The vector for *cat* moves close to *dog* and *pet* and *feline*.
The vector for *car* moves close to *vehicle* and *drive* and
*road*. The space organizes itself into neighborhoods of meaning.

### What the neighborhoods look like

After training the 768 dimensional space has natural structure.
Some directions in this space correspond to real world concepts.

```
Direction 1 (dimensions 0 through 63):    Living vs non living
Direction 2 (dimensions 64 through 127):   Big vs small
Direction 3 (dimensions 128 through 191):  Positive vs negative
Direction 4 (dimensions 192 through 255):  Formal vs casual
... and so on through all 768 dimensions
```

These directions were never programmed. They emerged naturally
because the model found it useful to organize words this way. When
the model needs to know if something is alive or not it looks at
a specific set of dimensions in the embedding vector.

## A tiny code example

```python
import torch
import torch.nn as nn

# Create a tiny embedding table
vocab_size = 1000   # 1000 unique tokens
d_model = 4         # 4 dimensional vectors (small for the example)

embedding = nn.Embedding(vocab_size, d_model)

# Look up some token IDs
token_ids = torch.tensor([[12, 45, 678]])
vectors = embedding(token_ids)

print("Token IDs:", token_ids)
print("Shape of output:", vectors.shape)
print()
print("Vector for token 12:", vectors[0, 0].tolist())
print("Vector for token 45:", vectors[0, 1].tolist())
print("Vector for token 678:", vectors[0, 2].tolist())
print()
print("Each token ID became a", d_model, "dimensional vector.")
print("Right now the values are random. After training they will")
print("capture meaning. Words with similar meanings will have")
print("similar vectors.")
```

Running this code you will see something like:

```
Token IDs: tensor([[ 12,  45, 678]])
Shape of output: torch.Size([1, 3, 4])

Vector for token 12:  [0.031, -0.124, -0.847, 0.562]
Vector for token 45:  [-1.231, 0.789, 0.023, -0.441]
Vector for token 678: [0.892, -0.334, 0.671, -0.128]
```

These vectors are random right now. They have no meaning. After
training on billions of sentences token 12 and token 45 will be
near each other if they appear in similar contexts or far apart
if they do not.

## The size of the embedding table

The embedding table is often the largest component in the model
in terms of parameter count.

```
GPT-2 Small:  50257 words × 768 dims  = 38.6 million numbers
GPT-3:        50257 words × 12288 dims = 617 million numbers
```

This is why weight tying is important. The output layer also needs
a matrix of the same size to project back from hidden states to
vocabulary predictions. Instead of storing two giant matrices we
share one. The embedding table is used for both input and output.
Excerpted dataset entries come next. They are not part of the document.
Source: an optimization exercise on an open RTL-to-GDS flow (aim: small area, a short achievable clock period and few clock cycles). Production flows keep margins and buffers that such runs may drop. At most, simulation tests tie the RTL to the original design; equivalence was not proved.

// vnlp_engine
module vnlp_engine #(
   parameter int DW      = 24,
   parameter int AW      = 9,
   parameter int LW      = 7,
   parameter int ACCW    = 2*DW-1,
   parameter int LEN_MAX = 2**LW-1,
   parameter int NCY     = 8
) (
   input  logic                 clk,
   input  logic                 rst_n,
   input  logic                 START,
   input  logic [AW-1:0]        HEAD,
   input  logic                 NORM_MODE,
   output logic                 DONE,
   output logic [ACCW-1:0]      NORM2,
   output logic [LW-1:0]        LEN,
   output logic                 ERR,
   output logic                 SAT,
   output logic [AW-1:0]        rd_addr1,
   output logic [AW-1:0]        rd_addr2,
   input  logic [DW-1:0]        rd_data1,
   input  logic [DW-1:0]        rd_data2
);
For scale: ~110 flip-flops.
export LEC_CHECK = 0
export CAP_MARGIN = 20
export CORE_MARGIN = 2
export CORE_UTILIZATION = 60
export SLEW_MARGIN = 20
export SYNTH_HIERARCHICAL = 1
create_clock -name core_clock -period 10.0 [get_ports {clk}]
standard.sh (not shown) runs the stock make flow with config.mk's settings and CLKGATE_MAP_FILE= SYNTH_SCRIPT=/design/flow/synth_recipe.tcl, a recipe that flattens the netlist after the stock synthesis.
==> flow/flow/run.sh <==
#!/bin/bash
set -euo pipefail
MARGIN=$(cat flow/margin.txt)
PORTBUF=$(cat flow/portbuf.txt)
bash standard.sh SETUP_SLACK_MARGIN=$MARGIN "BUFFER_PORTS_ARGS=-buffer_cell $PORTBUF" finish > standard_flow.log 2>&1
==> flow/flow/margin.txt <==
5.5
==> flow/flow/portbuf.txt <==
sky130_fd_sc_hd__buf_1
Testbench counts at the start, summed over its fixed seeds: cycles 26,523.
## Embeddings for punctuation and special characters

Every token gets an embedding. Even punctuation and special
symbols. The period gets an embedding. The comma gets an
embedding. The end of text marker gets an embedding.
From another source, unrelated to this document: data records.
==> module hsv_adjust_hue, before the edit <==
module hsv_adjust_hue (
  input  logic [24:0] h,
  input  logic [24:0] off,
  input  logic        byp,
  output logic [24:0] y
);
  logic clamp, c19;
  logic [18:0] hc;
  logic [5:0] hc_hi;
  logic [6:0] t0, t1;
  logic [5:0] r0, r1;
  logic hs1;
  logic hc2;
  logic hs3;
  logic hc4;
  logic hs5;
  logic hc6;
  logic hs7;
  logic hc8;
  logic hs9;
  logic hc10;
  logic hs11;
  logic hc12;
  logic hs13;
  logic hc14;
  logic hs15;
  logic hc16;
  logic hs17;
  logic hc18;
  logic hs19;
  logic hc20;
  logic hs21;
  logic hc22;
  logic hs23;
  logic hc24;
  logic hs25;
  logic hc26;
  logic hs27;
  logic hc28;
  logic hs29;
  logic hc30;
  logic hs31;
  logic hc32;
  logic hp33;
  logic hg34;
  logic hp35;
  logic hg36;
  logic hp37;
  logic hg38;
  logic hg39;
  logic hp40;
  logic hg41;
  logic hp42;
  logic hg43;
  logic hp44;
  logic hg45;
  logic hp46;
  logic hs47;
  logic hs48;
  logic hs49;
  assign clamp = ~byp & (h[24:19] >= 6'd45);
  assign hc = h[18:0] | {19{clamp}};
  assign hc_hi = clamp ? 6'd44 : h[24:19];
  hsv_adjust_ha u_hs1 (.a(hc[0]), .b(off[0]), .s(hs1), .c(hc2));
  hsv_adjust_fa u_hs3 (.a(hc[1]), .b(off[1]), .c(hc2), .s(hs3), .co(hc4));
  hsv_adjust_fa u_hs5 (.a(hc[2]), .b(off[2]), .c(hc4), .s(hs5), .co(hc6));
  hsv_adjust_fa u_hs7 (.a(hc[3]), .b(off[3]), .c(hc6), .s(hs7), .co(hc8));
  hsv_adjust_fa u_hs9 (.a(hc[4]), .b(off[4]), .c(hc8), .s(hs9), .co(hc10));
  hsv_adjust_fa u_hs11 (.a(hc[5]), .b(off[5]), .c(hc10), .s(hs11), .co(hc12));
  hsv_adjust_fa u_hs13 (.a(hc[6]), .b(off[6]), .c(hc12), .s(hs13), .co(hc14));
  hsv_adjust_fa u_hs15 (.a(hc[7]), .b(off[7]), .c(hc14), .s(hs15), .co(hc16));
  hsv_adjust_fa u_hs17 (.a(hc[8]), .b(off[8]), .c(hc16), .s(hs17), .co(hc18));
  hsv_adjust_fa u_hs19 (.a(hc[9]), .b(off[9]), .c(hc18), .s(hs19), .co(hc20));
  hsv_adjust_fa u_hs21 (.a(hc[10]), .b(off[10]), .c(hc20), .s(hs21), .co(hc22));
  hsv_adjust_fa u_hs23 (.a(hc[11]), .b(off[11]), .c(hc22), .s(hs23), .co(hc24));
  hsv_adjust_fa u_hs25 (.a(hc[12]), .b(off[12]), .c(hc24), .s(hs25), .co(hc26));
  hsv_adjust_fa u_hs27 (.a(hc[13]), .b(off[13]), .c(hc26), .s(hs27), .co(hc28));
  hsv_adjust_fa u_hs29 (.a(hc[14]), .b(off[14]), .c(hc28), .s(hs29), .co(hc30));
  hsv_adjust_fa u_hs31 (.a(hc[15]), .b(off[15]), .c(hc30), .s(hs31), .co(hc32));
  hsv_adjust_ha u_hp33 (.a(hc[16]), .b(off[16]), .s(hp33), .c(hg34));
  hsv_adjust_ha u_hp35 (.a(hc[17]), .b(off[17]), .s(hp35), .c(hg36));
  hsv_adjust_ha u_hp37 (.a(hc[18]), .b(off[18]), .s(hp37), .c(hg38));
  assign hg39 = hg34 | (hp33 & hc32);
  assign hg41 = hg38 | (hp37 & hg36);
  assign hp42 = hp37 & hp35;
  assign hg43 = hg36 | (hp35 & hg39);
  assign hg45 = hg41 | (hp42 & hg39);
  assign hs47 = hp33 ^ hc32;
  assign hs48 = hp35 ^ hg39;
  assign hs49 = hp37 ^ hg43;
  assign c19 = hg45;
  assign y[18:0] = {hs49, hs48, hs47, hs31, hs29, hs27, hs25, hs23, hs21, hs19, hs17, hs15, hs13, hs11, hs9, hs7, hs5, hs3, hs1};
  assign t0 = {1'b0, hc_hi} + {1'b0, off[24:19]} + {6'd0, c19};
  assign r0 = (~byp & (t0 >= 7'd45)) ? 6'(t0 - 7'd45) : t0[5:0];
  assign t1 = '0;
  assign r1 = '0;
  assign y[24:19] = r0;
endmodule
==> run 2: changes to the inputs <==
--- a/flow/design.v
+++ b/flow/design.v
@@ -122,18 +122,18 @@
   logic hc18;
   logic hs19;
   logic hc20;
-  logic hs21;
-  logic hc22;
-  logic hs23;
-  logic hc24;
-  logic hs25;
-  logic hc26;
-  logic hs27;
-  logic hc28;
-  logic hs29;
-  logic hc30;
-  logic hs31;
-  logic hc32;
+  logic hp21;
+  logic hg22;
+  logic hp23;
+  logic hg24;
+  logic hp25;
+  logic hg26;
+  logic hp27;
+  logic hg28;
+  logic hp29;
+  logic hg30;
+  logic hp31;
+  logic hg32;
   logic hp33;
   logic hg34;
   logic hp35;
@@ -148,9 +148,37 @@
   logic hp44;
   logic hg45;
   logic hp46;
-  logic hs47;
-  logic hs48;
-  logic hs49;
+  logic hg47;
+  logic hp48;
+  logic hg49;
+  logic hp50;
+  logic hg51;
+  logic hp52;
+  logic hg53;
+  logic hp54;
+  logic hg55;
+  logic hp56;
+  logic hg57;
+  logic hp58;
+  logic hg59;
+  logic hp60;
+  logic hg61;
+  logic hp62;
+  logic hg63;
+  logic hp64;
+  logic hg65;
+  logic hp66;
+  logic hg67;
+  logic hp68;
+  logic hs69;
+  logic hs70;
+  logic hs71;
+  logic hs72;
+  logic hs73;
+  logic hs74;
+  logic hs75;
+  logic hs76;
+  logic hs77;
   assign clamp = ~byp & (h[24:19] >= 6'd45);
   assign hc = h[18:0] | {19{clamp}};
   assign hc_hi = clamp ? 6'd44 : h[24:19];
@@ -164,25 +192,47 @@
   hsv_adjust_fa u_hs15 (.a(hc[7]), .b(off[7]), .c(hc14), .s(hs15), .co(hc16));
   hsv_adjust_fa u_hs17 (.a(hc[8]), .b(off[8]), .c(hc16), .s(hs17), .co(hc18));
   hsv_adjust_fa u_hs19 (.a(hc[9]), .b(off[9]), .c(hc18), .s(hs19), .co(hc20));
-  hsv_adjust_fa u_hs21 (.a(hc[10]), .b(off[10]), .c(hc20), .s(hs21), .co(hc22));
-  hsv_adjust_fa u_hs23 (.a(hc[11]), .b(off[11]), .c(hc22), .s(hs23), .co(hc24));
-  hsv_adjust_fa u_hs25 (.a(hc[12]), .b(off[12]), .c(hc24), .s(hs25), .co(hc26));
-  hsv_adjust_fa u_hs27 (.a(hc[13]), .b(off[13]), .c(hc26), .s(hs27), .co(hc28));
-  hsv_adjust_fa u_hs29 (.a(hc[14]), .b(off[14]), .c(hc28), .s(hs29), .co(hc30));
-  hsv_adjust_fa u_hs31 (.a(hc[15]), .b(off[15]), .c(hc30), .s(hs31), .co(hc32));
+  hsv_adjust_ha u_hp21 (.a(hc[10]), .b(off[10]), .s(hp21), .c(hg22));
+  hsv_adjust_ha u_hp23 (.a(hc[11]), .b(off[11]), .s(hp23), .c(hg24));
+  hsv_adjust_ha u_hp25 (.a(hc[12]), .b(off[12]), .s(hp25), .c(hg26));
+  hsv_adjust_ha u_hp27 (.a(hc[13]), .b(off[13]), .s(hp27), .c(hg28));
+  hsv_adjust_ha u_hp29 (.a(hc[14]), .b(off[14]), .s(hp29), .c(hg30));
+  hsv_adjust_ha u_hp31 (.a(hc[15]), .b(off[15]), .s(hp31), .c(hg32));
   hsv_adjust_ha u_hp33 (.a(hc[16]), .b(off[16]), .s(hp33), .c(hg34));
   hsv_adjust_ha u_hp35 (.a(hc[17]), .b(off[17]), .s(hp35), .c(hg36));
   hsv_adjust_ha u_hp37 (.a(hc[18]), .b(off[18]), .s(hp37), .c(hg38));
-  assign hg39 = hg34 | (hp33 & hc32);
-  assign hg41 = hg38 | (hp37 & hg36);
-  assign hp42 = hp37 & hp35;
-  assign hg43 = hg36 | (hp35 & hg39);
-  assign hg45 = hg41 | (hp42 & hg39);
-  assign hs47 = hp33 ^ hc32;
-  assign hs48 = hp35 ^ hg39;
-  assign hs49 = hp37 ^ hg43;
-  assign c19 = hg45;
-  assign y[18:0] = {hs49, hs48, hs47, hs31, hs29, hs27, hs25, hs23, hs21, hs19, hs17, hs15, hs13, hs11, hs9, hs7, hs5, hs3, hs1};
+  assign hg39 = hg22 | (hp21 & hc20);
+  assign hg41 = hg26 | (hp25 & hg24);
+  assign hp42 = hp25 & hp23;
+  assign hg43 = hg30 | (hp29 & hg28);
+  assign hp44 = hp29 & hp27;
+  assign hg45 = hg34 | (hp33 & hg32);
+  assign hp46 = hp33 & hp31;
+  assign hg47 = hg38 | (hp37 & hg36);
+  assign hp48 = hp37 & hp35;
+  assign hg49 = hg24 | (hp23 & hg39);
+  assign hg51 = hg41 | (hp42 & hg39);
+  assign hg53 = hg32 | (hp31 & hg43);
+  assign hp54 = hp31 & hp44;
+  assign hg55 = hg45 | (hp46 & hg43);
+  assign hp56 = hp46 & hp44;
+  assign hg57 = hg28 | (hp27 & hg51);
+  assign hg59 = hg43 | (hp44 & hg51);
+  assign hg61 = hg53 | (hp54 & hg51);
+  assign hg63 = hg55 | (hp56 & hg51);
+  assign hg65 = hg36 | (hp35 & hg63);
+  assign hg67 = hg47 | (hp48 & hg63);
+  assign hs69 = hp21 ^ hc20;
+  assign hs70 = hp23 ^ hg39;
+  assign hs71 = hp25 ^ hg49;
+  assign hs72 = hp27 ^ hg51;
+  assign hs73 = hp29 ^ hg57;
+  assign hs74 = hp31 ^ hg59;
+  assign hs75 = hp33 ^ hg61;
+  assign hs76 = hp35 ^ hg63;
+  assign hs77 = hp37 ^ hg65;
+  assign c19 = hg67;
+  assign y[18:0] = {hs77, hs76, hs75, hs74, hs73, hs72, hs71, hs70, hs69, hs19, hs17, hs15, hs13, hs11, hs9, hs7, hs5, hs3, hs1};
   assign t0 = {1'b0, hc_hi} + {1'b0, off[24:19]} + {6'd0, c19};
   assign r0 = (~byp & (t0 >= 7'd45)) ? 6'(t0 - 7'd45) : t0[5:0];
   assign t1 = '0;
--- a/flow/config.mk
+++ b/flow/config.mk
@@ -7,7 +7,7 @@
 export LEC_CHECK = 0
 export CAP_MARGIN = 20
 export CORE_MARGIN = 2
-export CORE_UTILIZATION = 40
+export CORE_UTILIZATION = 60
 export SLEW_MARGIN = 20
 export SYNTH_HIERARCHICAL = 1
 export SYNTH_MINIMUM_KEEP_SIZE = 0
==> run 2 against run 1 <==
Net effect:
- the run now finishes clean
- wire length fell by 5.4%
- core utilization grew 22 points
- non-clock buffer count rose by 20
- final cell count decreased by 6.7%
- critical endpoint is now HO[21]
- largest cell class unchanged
These embeddings are just as important as word embeddings. The
model learns that the embedding for a period is followed by the
embedding for a capitalized word. It learns that the embedding
for a question mark is followed by the embedding for an answer.
The structure of language lives in these small token embeddings
as much as it lives in the word embeddings.
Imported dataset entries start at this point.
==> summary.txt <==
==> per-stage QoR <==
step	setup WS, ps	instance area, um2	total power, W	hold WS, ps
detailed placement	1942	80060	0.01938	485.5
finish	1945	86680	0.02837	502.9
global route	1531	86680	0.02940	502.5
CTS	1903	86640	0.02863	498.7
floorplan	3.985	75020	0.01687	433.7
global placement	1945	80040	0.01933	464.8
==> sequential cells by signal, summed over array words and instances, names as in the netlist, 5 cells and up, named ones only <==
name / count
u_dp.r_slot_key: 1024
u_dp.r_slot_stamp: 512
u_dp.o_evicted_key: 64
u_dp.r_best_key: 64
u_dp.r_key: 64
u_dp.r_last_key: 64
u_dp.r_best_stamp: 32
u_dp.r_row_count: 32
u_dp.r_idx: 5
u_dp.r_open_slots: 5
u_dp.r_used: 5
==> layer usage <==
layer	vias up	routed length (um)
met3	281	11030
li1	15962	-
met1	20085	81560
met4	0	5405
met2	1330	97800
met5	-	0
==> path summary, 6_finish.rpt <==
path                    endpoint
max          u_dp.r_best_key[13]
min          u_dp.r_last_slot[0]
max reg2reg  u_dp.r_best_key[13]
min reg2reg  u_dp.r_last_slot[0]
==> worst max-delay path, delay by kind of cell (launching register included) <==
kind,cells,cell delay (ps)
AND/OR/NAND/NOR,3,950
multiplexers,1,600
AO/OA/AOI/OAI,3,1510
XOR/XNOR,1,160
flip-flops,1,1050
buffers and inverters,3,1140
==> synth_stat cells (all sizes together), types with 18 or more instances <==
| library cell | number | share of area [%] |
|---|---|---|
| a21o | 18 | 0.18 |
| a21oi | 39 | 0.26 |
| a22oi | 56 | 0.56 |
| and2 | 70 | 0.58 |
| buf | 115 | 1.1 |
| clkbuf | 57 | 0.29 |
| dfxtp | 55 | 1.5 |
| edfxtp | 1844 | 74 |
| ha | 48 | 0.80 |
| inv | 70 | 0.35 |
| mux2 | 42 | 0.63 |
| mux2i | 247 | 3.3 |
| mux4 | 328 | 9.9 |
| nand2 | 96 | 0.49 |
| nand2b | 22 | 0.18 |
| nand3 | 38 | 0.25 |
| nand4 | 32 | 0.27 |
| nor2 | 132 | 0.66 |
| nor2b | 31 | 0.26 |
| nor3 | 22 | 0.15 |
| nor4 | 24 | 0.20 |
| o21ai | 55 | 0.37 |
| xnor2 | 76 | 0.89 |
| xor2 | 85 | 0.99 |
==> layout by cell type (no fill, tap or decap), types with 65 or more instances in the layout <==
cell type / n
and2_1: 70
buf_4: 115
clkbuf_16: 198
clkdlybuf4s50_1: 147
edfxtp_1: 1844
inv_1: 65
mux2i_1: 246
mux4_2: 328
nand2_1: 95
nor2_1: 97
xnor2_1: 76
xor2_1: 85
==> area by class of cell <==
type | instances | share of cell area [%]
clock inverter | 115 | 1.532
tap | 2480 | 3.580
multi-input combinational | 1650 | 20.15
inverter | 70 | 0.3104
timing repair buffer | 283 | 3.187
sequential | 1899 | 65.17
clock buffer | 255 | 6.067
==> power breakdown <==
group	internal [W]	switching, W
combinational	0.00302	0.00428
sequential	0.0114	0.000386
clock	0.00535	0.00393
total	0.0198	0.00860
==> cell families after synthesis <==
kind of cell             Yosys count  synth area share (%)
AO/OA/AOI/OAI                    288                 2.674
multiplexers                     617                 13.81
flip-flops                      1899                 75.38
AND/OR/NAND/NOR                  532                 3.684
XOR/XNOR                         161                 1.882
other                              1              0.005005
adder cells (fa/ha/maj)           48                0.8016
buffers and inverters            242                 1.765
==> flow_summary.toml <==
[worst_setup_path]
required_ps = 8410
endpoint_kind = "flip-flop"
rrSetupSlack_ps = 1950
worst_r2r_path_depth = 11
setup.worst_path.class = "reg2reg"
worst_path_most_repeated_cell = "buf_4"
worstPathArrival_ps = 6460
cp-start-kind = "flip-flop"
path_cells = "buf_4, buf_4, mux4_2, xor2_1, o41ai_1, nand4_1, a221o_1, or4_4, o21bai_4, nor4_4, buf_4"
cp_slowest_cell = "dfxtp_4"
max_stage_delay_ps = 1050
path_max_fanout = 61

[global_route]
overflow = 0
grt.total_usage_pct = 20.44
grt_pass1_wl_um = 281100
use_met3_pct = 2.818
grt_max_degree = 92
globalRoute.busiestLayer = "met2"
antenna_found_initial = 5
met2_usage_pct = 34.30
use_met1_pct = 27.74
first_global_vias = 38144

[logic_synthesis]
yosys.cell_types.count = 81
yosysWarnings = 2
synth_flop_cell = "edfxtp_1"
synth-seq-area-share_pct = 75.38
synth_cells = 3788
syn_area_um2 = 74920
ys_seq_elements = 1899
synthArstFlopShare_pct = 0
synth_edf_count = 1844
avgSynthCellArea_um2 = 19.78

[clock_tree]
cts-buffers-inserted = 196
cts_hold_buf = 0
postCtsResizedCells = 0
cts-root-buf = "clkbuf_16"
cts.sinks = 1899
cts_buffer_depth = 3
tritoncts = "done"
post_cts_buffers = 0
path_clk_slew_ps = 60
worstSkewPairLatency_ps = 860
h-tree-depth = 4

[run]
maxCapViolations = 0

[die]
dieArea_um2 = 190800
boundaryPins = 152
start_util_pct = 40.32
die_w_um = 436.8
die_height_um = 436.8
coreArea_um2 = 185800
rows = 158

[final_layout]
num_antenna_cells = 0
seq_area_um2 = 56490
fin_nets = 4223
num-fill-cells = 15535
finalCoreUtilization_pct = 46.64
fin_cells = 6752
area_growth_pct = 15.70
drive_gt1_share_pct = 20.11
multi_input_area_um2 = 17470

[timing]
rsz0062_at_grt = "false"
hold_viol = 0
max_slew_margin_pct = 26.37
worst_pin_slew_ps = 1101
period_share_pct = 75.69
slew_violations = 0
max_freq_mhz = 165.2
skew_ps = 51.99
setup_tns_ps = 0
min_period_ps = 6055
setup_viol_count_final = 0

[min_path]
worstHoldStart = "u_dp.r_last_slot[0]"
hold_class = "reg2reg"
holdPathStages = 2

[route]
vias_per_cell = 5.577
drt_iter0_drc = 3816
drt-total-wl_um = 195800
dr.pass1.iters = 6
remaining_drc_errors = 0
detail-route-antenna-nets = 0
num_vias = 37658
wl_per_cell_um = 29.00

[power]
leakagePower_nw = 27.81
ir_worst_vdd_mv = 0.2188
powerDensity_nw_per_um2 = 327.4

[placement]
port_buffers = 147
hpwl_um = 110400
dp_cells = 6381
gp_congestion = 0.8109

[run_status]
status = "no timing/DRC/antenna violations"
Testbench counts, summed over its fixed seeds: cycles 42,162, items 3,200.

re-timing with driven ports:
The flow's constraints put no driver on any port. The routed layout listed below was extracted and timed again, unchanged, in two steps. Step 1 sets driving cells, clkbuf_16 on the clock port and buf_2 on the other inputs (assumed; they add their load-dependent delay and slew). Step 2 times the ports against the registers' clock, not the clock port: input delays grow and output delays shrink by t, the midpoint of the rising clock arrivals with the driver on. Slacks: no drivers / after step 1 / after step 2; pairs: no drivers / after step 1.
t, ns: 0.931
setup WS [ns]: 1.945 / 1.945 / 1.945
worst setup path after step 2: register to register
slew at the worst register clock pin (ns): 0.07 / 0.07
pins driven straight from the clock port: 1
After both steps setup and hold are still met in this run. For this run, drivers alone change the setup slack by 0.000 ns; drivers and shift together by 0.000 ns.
## What you need to remember

An embedding is a list of numbers that represents a word's
meaning. Words with similar meanings have similar lists. Words
with different meanings have different lists.

The embedding table starts random. Training moves words around
based on the contexts they appear in. After enough training the
space organizes itself. King minus man plus woman equals queen.
This was not programmed. The model discovered it.

The embedding layer is just a lookup table. No math inside. Give
it a token ID and it returns a vector. That vector is the word's
coordinates in meaning space. Everything the model knows about a
word is packed into those 768 numbers.